- [What needs to be done]:
Among the entries below, how many lines hold "this"? Reply with the number only.

Saved data entries:
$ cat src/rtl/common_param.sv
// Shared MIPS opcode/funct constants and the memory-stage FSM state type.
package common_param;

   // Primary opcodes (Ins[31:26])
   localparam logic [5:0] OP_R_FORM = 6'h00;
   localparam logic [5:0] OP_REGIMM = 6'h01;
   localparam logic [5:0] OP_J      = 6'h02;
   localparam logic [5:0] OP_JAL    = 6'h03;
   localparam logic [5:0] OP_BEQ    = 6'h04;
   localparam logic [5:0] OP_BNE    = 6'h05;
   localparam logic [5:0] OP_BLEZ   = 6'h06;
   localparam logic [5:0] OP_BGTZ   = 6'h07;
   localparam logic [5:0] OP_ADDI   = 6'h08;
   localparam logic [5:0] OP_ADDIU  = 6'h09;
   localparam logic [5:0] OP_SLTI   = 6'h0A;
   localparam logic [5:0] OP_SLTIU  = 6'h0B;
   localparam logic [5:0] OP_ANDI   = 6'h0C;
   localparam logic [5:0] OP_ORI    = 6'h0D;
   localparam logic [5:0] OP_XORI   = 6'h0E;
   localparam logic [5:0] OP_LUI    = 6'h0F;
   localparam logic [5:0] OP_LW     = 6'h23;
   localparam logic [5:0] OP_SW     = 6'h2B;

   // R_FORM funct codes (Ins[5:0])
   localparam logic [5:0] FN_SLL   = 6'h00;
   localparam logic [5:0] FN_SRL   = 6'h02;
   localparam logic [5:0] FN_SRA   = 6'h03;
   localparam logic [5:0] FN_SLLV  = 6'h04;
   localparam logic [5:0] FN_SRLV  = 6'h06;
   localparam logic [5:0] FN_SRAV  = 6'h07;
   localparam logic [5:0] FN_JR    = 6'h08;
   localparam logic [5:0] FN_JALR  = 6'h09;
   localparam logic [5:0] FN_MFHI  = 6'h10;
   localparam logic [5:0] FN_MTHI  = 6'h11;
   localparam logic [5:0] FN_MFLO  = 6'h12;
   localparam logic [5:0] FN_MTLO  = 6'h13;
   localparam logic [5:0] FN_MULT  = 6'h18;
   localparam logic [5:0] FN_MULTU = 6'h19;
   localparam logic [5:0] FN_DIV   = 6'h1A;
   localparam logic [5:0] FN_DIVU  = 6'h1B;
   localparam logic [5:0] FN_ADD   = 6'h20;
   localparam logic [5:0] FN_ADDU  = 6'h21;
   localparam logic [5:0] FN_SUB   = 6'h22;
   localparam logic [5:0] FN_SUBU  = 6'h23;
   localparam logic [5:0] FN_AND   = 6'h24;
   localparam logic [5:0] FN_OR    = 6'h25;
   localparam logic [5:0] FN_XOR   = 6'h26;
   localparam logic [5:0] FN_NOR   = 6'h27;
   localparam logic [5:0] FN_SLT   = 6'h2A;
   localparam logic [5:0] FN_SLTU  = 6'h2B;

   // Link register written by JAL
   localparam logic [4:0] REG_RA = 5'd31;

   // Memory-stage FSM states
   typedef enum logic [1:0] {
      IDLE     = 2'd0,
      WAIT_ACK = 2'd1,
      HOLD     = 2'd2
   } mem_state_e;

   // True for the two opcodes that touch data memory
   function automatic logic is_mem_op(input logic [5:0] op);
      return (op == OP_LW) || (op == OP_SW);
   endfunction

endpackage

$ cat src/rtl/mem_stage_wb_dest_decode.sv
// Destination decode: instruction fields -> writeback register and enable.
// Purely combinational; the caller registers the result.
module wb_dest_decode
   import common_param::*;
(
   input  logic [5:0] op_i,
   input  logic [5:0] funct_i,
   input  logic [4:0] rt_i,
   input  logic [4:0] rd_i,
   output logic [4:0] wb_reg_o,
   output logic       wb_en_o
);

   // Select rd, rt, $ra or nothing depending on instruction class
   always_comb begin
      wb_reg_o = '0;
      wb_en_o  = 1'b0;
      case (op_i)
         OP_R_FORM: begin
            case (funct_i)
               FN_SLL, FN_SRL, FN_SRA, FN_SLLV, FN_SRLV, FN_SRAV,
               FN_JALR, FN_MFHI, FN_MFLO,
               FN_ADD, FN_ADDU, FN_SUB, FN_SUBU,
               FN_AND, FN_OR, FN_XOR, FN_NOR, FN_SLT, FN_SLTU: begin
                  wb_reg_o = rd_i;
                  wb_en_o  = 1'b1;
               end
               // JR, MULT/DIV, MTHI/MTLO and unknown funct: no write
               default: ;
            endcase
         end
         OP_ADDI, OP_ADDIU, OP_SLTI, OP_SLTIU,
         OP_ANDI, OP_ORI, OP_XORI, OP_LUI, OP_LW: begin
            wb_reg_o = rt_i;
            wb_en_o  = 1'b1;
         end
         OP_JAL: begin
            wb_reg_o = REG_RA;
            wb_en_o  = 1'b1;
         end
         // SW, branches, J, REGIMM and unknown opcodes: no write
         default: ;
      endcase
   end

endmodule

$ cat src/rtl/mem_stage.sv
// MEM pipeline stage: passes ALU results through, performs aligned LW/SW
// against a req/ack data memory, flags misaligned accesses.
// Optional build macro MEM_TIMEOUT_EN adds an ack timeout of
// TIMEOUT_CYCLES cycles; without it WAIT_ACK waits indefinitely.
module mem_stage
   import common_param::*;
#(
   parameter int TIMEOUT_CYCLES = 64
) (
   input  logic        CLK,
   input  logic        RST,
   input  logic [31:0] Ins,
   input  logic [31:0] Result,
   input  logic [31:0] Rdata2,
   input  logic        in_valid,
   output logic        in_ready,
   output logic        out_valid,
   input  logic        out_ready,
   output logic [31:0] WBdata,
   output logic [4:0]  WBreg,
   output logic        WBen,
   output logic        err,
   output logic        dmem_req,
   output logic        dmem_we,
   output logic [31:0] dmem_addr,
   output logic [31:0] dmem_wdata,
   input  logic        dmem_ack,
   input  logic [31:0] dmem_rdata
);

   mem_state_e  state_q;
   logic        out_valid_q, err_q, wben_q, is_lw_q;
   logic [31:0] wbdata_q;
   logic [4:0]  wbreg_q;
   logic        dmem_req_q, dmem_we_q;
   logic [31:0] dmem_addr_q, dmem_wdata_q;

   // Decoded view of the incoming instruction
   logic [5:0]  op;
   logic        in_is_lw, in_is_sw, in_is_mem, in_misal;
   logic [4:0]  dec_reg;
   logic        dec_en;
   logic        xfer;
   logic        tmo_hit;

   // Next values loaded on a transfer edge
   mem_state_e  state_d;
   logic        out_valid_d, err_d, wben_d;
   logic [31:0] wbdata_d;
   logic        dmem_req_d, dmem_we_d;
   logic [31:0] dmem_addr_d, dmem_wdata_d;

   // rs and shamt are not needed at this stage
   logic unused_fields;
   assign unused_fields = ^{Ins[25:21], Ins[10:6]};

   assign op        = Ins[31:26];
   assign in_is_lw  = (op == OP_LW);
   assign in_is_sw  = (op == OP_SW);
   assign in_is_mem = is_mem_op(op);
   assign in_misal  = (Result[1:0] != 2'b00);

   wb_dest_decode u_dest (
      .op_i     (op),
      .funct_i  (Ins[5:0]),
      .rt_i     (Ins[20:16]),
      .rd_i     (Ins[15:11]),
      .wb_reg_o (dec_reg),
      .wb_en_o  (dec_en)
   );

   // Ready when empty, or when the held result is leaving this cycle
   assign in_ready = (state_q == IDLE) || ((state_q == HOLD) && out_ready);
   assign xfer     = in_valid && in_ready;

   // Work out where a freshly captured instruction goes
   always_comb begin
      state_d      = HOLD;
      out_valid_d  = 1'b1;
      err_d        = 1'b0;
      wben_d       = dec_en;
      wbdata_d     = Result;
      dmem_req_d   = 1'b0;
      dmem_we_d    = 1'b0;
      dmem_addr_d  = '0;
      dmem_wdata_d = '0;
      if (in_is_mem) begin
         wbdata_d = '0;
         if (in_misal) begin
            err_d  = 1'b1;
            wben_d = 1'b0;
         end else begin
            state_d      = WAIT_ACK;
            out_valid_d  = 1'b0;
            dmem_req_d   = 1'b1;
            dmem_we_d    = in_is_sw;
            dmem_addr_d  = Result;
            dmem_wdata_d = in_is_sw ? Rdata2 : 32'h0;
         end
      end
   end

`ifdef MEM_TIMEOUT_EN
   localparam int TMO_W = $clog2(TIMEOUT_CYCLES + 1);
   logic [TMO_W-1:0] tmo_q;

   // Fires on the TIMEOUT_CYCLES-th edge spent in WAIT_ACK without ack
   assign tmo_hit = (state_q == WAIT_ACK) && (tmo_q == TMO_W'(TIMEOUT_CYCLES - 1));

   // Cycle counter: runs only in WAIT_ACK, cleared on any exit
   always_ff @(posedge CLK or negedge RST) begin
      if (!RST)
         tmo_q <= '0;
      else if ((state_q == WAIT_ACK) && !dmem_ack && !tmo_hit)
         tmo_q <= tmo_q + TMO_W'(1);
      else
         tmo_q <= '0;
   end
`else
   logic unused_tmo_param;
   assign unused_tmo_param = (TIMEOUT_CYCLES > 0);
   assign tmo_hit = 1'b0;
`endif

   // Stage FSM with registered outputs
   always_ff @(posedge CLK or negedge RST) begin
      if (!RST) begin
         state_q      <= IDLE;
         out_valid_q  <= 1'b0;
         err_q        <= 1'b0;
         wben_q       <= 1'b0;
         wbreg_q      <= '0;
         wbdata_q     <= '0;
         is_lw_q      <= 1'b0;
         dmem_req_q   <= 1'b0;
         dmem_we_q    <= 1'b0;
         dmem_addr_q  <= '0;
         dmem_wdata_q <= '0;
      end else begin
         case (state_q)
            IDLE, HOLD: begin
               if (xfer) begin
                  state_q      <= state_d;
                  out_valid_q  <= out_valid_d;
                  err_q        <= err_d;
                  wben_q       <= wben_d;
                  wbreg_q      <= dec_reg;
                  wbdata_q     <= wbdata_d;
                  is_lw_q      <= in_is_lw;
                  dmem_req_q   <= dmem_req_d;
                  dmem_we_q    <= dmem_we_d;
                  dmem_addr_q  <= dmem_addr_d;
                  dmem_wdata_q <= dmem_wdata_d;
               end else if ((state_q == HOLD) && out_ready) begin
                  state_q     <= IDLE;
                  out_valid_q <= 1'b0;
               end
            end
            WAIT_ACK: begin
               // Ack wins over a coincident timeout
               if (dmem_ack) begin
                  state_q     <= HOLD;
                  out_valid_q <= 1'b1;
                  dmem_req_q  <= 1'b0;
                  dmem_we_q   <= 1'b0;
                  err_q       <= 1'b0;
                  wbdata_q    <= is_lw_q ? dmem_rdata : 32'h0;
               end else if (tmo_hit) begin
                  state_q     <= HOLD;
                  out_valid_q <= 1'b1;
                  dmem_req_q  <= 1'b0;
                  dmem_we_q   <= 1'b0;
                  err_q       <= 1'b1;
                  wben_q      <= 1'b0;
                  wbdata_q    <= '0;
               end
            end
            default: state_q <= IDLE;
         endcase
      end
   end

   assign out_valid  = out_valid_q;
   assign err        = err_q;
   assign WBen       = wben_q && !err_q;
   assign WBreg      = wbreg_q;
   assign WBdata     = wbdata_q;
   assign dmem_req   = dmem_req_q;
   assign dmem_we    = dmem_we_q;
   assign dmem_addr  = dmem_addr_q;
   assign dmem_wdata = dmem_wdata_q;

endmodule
==
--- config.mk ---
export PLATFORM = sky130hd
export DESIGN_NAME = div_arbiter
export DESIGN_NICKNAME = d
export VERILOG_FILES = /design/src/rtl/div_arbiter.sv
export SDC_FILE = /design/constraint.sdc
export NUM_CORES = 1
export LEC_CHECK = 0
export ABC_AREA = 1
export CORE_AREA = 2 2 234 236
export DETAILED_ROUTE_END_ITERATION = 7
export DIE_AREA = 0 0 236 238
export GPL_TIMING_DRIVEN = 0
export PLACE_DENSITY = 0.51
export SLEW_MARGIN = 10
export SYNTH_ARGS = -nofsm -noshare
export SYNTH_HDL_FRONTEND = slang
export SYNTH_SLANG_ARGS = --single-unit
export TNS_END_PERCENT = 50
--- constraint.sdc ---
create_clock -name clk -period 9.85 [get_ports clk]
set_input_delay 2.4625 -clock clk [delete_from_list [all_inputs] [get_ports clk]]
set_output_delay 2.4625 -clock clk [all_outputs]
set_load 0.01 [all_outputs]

- [Worked solution]:
2